(Data records)
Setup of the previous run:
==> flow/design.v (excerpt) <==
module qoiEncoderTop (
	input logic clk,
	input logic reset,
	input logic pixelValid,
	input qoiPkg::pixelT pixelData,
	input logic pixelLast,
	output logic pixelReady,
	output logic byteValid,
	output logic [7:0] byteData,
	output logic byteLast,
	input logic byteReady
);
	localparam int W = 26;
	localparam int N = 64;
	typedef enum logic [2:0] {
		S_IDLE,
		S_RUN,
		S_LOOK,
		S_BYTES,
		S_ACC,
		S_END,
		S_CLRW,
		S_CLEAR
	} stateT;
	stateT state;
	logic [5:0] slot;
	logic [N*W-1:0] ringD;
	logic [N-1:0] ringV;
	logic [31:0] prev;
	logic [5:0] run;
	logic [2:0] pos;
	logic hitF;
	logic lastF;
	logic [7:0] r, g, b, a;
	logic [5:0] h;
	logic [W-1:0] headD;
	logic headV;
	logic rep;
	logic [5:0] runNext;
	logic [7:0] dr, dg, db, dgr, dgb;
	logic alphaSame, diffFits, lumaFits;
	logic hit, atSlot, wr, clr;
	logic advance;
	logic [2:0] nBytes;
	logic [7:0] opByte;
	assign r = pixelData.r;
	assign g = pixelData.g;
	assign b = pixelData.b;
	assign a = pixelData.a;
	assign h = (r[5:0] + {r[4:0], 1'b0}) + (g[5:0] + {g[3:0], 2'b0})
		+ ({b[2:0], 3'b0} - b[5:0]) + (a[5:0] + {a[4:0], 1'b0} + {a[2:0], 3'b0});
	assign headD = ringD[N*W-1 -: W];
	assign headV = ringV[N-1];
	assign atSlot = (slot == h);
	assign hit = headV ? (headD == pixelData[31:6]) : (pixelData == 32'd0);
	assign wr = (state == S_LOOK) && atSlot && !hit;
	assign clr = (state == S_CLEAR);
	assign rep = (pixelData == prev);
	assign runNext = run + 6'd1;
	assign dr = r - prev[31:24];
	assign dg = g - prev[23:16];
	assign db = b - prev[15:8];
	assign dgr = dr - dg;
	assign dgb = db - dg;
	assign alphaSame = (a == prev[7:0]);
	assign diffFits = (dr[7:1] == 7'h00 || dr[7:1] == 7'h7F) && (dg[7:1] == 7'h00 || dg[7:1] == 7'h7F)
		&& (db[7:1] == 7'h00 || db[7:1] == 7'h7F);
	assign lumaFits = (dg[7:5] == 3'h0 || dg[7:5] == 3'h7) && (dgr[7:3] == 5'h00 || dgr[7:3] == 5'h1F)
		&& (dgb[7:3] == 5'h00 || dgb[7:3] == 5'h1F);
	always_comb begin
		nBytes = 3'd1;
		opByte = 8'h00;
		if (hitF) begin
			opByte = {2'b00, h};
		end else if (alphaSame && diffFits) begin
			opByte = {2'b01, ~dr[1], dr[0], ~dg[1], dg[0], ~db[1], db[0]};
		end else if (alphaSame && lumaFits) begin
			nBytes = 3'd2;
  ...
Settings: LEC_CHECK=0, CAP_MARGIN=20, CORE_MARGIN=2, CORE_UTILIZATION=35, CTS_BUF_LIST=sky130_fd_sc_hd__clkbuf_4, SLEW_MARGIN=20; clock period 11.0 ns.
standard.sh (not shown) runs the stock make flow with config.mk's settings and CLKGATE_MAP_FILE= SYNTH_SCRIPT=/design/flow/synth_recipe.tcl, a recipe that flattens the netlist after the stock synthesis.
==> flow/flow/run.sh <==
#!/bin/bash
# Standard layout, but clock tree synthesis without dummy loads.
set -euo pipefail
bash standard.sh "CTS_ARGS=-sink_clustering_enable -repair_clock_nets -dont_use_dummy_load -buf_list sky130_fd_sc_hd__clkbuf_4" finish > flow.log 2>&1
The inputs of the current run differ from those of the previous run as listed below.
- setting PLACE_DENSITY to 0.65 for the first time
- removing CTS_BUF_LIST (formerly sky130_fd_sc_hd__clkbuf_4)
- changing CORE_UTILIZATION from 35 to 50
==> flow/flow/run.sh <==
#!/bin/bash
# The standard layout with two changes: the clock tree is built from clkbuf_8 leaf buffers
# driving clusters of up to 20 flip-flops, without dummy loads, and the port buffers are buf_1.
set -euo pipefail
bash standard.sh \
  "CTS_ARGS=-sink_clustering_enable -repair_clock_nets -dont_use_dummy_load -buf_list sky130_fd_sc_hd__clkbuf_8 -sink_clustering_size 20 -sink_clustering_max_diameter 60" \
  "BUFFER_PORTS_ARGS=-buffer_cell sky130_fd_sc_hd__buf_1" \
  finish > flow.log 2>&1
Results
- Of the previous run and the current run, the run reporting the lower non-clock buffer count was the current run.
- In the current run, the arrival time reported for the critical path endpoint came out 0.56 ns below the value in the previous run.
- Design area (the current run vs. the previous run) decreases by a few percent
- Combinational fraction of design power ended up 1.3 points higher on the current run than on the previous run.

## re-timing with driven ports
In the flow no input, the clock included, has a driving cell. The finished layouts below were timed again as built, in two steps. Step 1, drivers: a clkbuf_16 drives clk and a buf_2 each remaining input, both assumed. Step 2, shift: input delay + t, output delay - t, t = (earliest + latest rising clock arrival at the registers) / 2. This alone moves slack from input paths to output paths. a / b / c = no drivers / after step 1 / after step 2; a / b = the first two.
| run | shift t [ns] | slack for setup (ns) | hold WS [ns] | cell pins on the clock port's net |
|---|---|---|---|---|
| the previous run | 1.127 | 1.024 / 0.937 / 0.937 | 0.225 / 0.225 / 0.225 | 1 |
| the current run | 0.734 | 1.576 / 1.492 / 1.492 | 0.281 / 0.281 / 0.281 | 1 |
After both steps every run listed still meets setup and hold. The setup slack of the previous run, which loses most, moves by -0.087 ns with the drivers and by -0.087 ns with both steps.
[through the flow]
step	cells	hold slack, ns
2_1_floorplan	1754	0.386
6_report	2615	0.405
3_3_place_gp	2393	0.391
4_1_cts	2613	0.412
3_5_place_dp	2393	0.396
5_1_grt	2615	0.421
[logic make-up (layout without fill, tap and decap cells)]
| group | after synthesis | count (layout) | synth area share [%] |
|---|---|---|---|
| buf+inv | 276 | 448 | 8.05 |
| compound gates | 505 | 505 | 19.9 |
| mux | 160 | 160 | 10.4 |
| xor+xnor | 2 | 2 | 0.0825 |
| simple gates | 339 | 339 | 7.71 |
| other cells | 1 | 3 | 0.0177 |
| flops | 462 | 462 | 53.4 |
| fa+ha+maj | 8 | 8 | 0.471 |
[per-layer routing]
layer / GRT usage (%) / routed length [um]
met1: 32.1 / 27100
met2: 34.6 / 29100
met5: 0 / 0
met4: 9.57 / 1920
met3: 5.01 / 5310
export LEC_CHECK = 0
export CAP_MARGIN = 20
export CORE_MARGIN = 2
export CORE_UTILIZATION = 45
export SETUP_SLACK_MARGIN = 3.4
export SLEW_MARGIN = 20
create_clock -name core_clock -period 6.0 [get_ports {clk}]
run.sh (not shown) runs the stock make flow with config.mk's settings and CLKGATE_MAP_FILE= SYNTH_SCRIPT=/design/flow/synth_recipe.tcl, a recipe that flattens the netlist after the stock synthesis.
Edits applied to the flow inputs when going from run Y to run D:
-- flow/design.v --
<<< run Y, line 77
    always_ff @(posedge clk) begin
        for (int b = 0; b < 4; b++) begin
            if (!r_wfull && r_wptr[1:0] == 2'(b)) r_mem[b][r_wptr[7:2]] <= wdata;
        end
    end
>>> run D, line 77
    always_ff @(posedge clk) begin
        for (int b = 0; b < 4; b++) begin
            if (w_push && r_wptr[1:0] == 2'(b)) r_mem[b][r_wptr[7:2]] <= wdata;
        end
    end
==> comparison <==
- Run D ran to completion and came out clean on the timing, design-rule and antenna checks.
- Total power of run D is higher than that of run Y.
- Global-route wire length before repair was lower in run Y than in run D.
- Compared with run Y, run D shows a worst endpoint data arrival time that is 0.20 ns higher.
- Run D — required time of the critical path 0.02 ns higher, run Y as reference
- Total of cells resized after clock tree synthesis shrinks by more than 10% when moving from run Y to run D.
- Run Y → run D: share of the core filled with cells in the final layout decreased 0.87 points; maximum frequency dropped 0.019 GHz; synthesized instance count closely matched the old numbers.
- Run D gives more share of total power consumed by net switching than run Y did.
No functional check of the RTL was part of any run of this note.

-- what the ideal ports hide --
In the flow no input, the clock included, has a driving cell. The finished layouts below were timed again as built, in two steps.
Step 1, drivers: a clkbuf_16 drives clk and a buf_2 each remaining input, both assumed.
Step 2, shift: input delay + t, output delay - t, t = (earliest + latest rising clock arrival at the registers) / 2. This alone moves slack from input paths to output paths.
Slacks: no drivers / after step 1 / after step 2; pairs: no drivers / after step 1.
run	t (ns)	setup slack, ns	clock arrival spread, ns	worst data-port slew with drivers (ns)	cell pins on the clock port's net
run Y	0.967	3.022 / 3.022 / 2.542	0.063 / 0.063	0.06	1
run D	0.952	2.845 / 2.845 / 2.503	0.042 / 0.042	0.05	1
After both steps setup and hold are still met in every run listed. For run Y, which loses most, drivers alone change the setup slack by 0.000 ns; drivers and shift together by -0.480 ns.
Background: an optimization exercise with open tools, aiming at a short achievable clock period and few clock cycles. Do not read the settings as production practice.
The RTL was checked by simulation tests, not by an equivalence proof against the original design.
No activity file was given, so power comes from the tool's default toggle rates.

[config.mk]
export PLATFORM = sky130hd
export DESIGN_NAME = riscv_cpu
export DESIGN_NICKNAME = riscv_cpu
export VERILOG_FILES = /design/flow/design.v
export SDC_FILE = /design/flow/constraint.sdc
export NUM_CORES = 4
export LEC_CHECK = 0
export CAP_MARGIN = 20
export CORE_MARGIN = 2
export CORE_UTILIZATION = 40
export PLACE_DENSITY = 0.6
export SETUP_SLACK_MARGIN = 4.5
export SLEW_MARGIN = 20
export SYNTH_HIERARCHICAL = 1
export TNS_END_PERCENT = 5
[constraint.sdc]
create_clock -name core_clock -period 7.5 [get_ports {clk}]
set_input_delay 1.5000 -clock core_clock [delete_from_list [all_inputs] [get_ports {clk}]]
set_output_delay 1.5000 -clock core_clock [all_outputs]
set_load 0.01 [all_outputs]
[design.v]
package riscv_pkg;
endpackage
`timescale 1ns/100ps
module riscv_cpu (
    input  logic                 clk,
    input  logic                 reset,
    input  logic [32-1:0]     instr,
    output logic [32-1:0]     pc,
    input  logic [32-1:0]     read_data,
    output logic                 dmem_rd_en,
    output logic                 dmem_wr_en,
    output logic [32-1:0]     dmem_addr,
    output logic [32-1:0]     dmem_wr_data,
    input  logic                 cache_stall
);
    function automatic logic sum_is_zero(input logic [31:0] x, input logic [31:0] y,
                                         input logic cin);
        logic [31:0] t;
        logic [31:0] g;
        t = x ^ y;
        g = x | y;
        sum_is_zero = (t[0] == cin) && ((t[31:1] ^ g[30:0]) == 31'd0);
    endfunction
    function automatic logic alu_is_zero(input logic [31:0] x, input logic [31:0] y,
                                         input logic op_add, input logic op_sub,
                                         input logic op_and, input logic op_or,
                                         input logic op_xor);
        alu_is_zero = (op_add && sum_is_zero(x, y, 1'b0))
                   || (op_sub && sum_is_zero(x, ~y, 1'b1))
                   || (op_and && ((x & y) == 32'd0))
                   || (op_or  && ((x | y) == 32'd0))
                   || (op_xor && (x == y));
    endfunction
    function automatic logic [31:0] pick(input logic [4:0] sel, input logic [31:0] own,
                                         input logic [31:0] sum, input logic [31:0] diff,
                                         input logic [31:0] lgc, input logic [31:0] ld);
        pick = ({32{sel[0]}} & own) | ({32{sel[1]}} & sum) | ({32{sel[2]}} & diff)
             | ({32{sel[3]}} & lgc) | ({32{sel[4]}} & ld);
    endfunction
    localparam int BTB_N = 4;
    logic [31:0]      pc_q;
    logic [BTB_N-1:0] btb_v;
    logic [9:0]       btb_tag [BTB_N];
    logic [31:0]      btb_tgt [BTB_N];
    logic [BTB_N-1:0] btb_ptr;    
    logic             f_valid;
    logic [31:0]      f_instr;
    logic [31:0]      f_pc;
    logic             f_pred;
    logic [BTB_N-1:0] f_hit;
    logic        d_wrd;       
    logic [4:0]  d_rd;
    logic        d_ld;
    logic        d_st;
    logic        d_br;        
    logic        d_ne;
    logic        d_add;       
    logic        d_sub;
    logic        d_and;
    logic        d_or;
    logic        d_xor;
    logic [31:0] d_a;         
    logic [31:0] d_b;         
    logic [31:0] d_s;         
    logic [4:0]  fa, fb, fs;  
    logic [6:0]  zsel;        
    logic        z_ok;        
    logic [31:0] d_target;
    logic [31:0] d_pc;
    logic [31:0] d_fix;       
    logic        d_pred;
    logic [BTB_N-1:0] d_hit;
    logic        e_wrd;
    logic [4:0]  e_rd;
    logic        e_ld;
    logic        e_st;
    logic        e_wsum, e_wdiff, e_wlgc;   
    logic [31:0] e_sum;
    logic [31:0] e_diff;
    logic [31:0] e_lgc;
    logic [31:0] e_sd;
    logic        e_zero;      
    logic [31:0] regs [1:31];
    logic        zflag [1:31];
    assign pc           = pc_q;
    assign dmem_rd_en   = e_ld;
    assign dmem_wr_en   = e_st;
    assign dmem_addr    = e_sum;
    assign dmem_wr_data = e_sd;
    logic [31:0] mem_val;
    logic        mem_zero;
    assign mem_val  = pick({e_ld, e_wlgc, e_wdiff, e_wsum, 1'b0}, 32'd0, e_sum, e_diff,
                           e_lgc, read_data);
    assign mem_zero = e_ld ? (read_data == 32'd0) : e_zero;
    always_ff @(posedge clk) begin
        if (e_wrd && !cache_stall) begin
            regs[e_rd]  <= mem_val;
            zflag[e_rd] <= mem_zero;
        end
    end
    logic [6:0] opc;
    logic [2:0] f3;
    logic [4:0] rd, rs1, rs2;
    logic       f3_alu;
    logic       is_op, is_opi, is_ld, is_st, is_br;
    logic       i_sub, i_and, i_or, i_xor, i_add;
    logic       wrd;
    logic [31:0] imm_i, imm_s, imm_b;
    assign opc = f_instr[6:0];
    assign f3  = f_instr[14:12];
    assign rd  = f_instr[11:7];
    assign rs1 = f_instr[19:15];
    assign rs2 = f_instr[24:20];
    assign f3_alu = f3 == 3'b000 || (f3[2] && f3[1:0] != 2'b01);
    assign is_op  = f_valid && opc == 7'b0110011 && f3_alu && f_instr[31] == 1'b0
                    && f_instr[29:25] == 5'd0 && (!f_instr[30] || f3 == 3'b000);
    assign is_opi = f_valid && opc == 7'b0010011 && f3_alu;
    assign is_ld  = f_valid && opc == 7'b0000011 && f3 == 3'b010;
    assign is_st  = f_valid && opc == 7'b0100011 && f3 == 3'b010;
    assign is_br  = f_valid && opc == 7'b1100011 && f3[2:1] == 2'b00;
    assign i_sub = is_op && f_instr[30];
    assign i_xor = (is_op || is_opi) && f3 == 3'b100;
    assign i_or  = (is_op || is_opi) && f3 == 3'b110;
    assign i_and = (is_op || is_opi) && f3 == 3'b111;
    assign i_add = !(i_xor || i_or || i_and || i_sub);
    assign wrd = (is_op || is_opi || is_ld) && rd != 5'd0;
    assign imm_i = {{20{f_instr[31]}}, f_instr[31:20]};
    assign imm_s = {{20{f_instr[31]}}, f_instr[31:25], f_instr[11:7]};
    assign imm_b = {{19{f_instr[31]}}, f_instr[31], f_instr[7], f_instr[30:25],
                    f_instr[11:8], 1'b0};
    logic [31:0] rv1, rv2;
    assign rv1 = (rs1 == 5'd0) ? 32'd0 : (e_wrd && e_rd == rs1) ? mem_val : regs[rs1];
    assign rv2 = (rs2 == 5'd0) ? 32'd0 : (e_wrd && e_rd == rs2) ? mem_val : regs[rs2];
    logic m1, m2, m2b;
    logic [4:0] prod;         
    assign m1  = d_wrd && d_rd == rs1;
    assign m2  = d_wrd && d_rd == rs2;
    assign m2b = m2 && is_op;
    assign prod = {d_ld, d_and || d_or || d_xor, d_sub, d_add && !d_ld, 1'b0};
    logic [31:0] id_target;
    logic [31:0] id_pc4;
    assign id_target = f_pc + imm_b;
    assign id_pc4    = f_pc + 32'd4;
    logic [BTB_N-1:0] hit;
    logic             btb_hit;
    logic [31:0]      btb_target;
    logic             pc_hi_zero;
    assign pc_hi_zero = pc_q[31:10] == 22'd0;
    always_comb begin
        btb_target = 32'd0;
        for (int i = 0; i < BTB_N; i++) begin
            hit[i] = btb_v[i] && pc_hi_zero && btb_tag[i] == pc_q[9:0];
            btb_target = btb_target | ({32{hit[i]}} & btb_tgt[i]);
        end
    end
    assign btb_hit = |hit;
    logic [31:0] ex_a, ex_b, ex_s, ex_sum, ex_diff, ex_lgc;
    assign ex_a    = pick(fa, d_a, e_sum, e_diff, e_lgc, read_data);
    assign ex_b    = pick(fb, d_b, e_sum, e_diff, e_lgc, read_data);
    assign ex_s    = pick(fs, d_s, e_sum, e_diff, e_lgc, read_data);
    ex_adder #(.SUB(1'b0)) ex_add_inst (.fa(fa), .fb(fb), .d_a(d_a), .d_b(d_b), .e_sum(e_sum),
                          .e_diff(e_diff), .e_lgc(e_lgc), .ld(read_data), .y(ex_sum));
    ex_adder #(.SUB(1'b1)) ex_sub_inst (.fa(fa), .fb(fb), .d_a(d_a), .d_b(d_b), .e_sum(e_sum),
                          .e_diff(e_diff), .e_lgc(e_lgc), .ld(read_data), .y(ex_diff));
    assign ex_lgc  = ({32{d_and}} & (ex_a & ex_b))
                   | ({32{d_or}}  & (ex_a | ex_b))
                   | ({32{d_xor}} & (ex_a ^ ex_b));
    logic ex_zero;
    assign ex_zero = alu_is_zero(ex_a, ex_b, d_add, d_sub, d_and, d_or, d_xor);
    logic ex_eq, ex_taken, ex_redirect;
    logic exr0, exr1;         
    assign ex_eq       = ex_a == ex_s;
    assign exr0        = d_br && (d_ne != d_pred);
    assign exr1        = d_br && (d_ne == d_pred);
    assign ex_taken    = ex_eq != d_ne;
    assign ex_redirect = ex_eq ? exr1 : exr0;
    logic [4:0]  r;
    logic        br_z1, br_z2;
    logic        hit_ex, hit_mem;
    logic        z_ex, z_val;
    logic        id_ok;
    logic        id_taken;
    logic        id_redirect;
    assign br_z1   = rs1 == 5'd0;
    assign br_z2   = rs2 == 5'd0;
    assign r       = br_z1 ? rs2 : rs1;
    assign hit_ex  = d_wrd && d_rd == r;
    assign hit_mem = e_wrd && e_rd == r;
    ex_zero_test ex_zero_inst (.zsel(zsel), .d_a(d_a), .d_b(d_b), .e_sum(e_sum),
                               .e_diff(e_diff), .e_lgc(e_lgc),
                               .op({d_xor, d_or, d_and, d_sub, d_add}), .z(z_ex));
    logic use_zex, z_old;
    logic idr0, idr1;         
    logic id_a, id_b, id_c;
    assign use_zex = r != 5'd0 && hit_ex;
    assign z_old   = (r == 5'd0) || (hit_mem ? e_zero : zflag[r]);
    assign z_val   = use_zex ? z_ex : z_old;
    assign id_ok = (br_z1 || br_z2) && !(hit_ex && (d_ld || !z_ok))
                && !(!hit_ex && hit_mem && e_ld);
    assign id_taken    = z_val != f3[0];
    assign id_a        = f_valid && f_pred && !is_br;
    assign id_b        = is_br && id_ok;
    assign id_c        = f3[0] != f_pred;
    assign idr0        = id_a || (id_b && ((use_zex ? 1'b0 : z_old) != id_c));
    assign idr1        = id_a || (id_b && ((use_zex ? 1'b1 : z_old) != id_c));
    assign id_redirect = z_ex ? idr1 : idr0;
    logic             btb_ins, btb_inv;
    logic [9:0]       ins_tag;
    logic [31:0]      ins_tgt;
    logic [BTB_N-1:0] inv_hit;
    always_comb begin
        btb_ins = 1'b0;
        btb_inv = 1'b0;
        ins_tag = f_pc[9:0];
        ins_tgt = id_target;
        inv_hit = f_hit;
        if (ex_redirect) begin
            btb_ins = ex_taken;
            btb_inv = !ex_taken;
            ins_tag = d_pc[9:0];
            ins_tgt = d_target;
            inv_hit = d_hit;
        end else if (id_redirect) begin
            btb_ins = !f_pred;
            btb_inv = f_pred;
        end
    end
    logic             u_ins, u_inv;
    logic [9:0]       u_tag;
    logic [31:0]      u_tgt;
    logic [BTB_N-1:0] u_hit;
    always_ff @(posedge clk) begin
        if (reset) begin
            u_ins <= 1'b0;
            u_inv <= 1'b0;
        end else begin
            u_ins <= !cache_stall && btb_ins;
            u_inv <= !cache_stall && btb_inv;
        end
        u_tag <= ins_tag;
        u_tgt <= ins_tgt;
        u_hit <= inv_hit;
    end
    always_ff @(posedge clk) begin
        if (reset) begin
            btb_v   <= '0;
            btb_ptr <= BTB_N'(1);
        end else if (u_ins) begin
            btb_v   <= btb_v | btb_ptr;
            btb_ptr <= {btb_ptr[BTB_N-2:0], btb_ptr[BTB_N-1]};
        end else if (u_inv) begin
            btb_v   <= btb_v & ~u_hit;
        end
    end
    always_ff @(posedge clk) begin
        if (u_ins) begin
            for (int i = 0; i < BTB_N; i++) begin
                if (btb_ptr[i]) begin
                    btb_tag[i] <= u_tag;
                    btb_tgt[i] <= u_tgt;
                end
            end
        end
    end
    logic [31:0] pc_seq, pc_id, pc_z0, pc_z1, pc_next;
    logic        fv0, fv1;
    assign pc_seq  = btb_hit ? btb_target : pc_q + 32'd4;
    assign pc_id   = f_pred ? id_pc4 : id_target;
    assign pc_z0   = idr0 ? pc_id : pc_seq;
    assign pc_z1   = idr1 ? pc_id : pc_seq;
    pc_late_pick pc_late_inst (.ex_eq(ex_eq), .z_ex(z_ex), .exr0(exr0), .exr1(exr1),
                               .d_fix(d_fix), .pc_z0(pc_z0), .pc_z1(pc_z1),
                               .pc_next(pc_next));
    assign fv0     = !(exr0 || id_redirect);
    assign fv1     = !(exr1 || id_redirect);
    always_ff @(posedge clk) begin
        if (reset) begin
            pc_q    <= 32'h0000_0000;
            f_valid <= 1'b0;
        end else if (!cache_stall) begin
            pc_q    <= pc_next;
            f_valid <= ex_eq ? fv1 : fv0;
        end
    end
    always_ff @(posedge clk) begin
        if (!cache_stall) begin
            f_instr <= instr;
            f_pc    <= pc_q;
            f_pred  <= btb_hit;
            f_hit   <= hit;
        end
    end
    always_ff @(posedge clk) begin
        if (reset || (!cache_stall && ex_redirect)) begin
            d_wrd <= 1'b0;
            d_ld  <= 1'b0;
            d_st  <= 1'b0;
            d_br  <= 1'b0;
        end else if (!cache_stall) begin
            d_wrd <= wrd;
            d_ld  <= is_ld;
            d_st  <= is_st;
            d_br  <= is_br && !id_ok;
        end
    end
    always_ff @(posedge clk) begin
        if (!cache_stall) begin
            d_rd     <= rd;
            d_ne     <= f3[0];
            d_add    <= i_add;
            d_sub    <= i_sub;
            d_and    <= i_and;
            d_or     <= i_or;
            d_xor    <= i_xor;
            d_a      <= rv1;
            d_b      <= is_op ? rv2 : is_st ? imm_s : imm_i;
            d_s      <= rv2;
            fa       <= m1  ? prod : 5'b00001;
            fb       <= m2b ? prod : 5'b00001;
            fs       <= m2  ? prod : 5'b00001;
            zsel     <= {m2b ? prod[3:1] : 3'b000, m1 && !m2b ? prod[3:1] : 3'b000,
                         !m1 && !m2b};
            z_ok     <= !(m1 && m2b) && !((m1 || m2b) && d_ld);
            d_target <= id_target;
            d_pc     <= f_pc;
            d_fix    <= f_pred ? id_pc4 : id_target;
            d_pred   <= f_pred;
            d_hit    <= f_hit;
        end
    end
    always_ff @(posedge clk) begin
        if (reset) begin
            e_wrd <= 1'b0;
            e_ld  <= 1'b0;
            e_st  <= 1'b0;
        end else if (!cache_stall) begin
            e_wrd <= d_wrd;
            e_ld  <= d_ld;
            e_st  <= d_st;
        end
    end
    always_ff @(posedge clk) begin
        if (!cache_stall) begin
            e_rd    <= d_rd;
            e_wsum  <= d_add && !d_ld;
            e_wdiff <= d_sub;
            e_wlgc  <= d_and || d_or || d_xor;
            e_sum   <= ex_sum;
            e_diff  <= ex_diff;
            e_lgc   <= ex_lgc;
            e_sd    <= ex_s;
            e_zero  <= ex_zero;
        end
    end
endmodule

What is expected: All lines in the data that contain the word "included" should be copied.

Response box:
In the flow no input, the clock included, has a driving cell. The finished layouts below were timed again as built, in two steps. Step 1, drivers: a clkbuf_16 drives clk and a buf_2 each remaining input, both assumed. Step 2, shift: input delay + t, output delay - t, t = (earliest + latest rising clock arrival at the registers) / 2. This alone moves slack from input paths to output paths. a / b / c = no drivers / after step 1 / after step 2; a / b = the first two.
In the flow no input, the clock included, has a driving cell. The finished layouts below were timed again as built, in two steps.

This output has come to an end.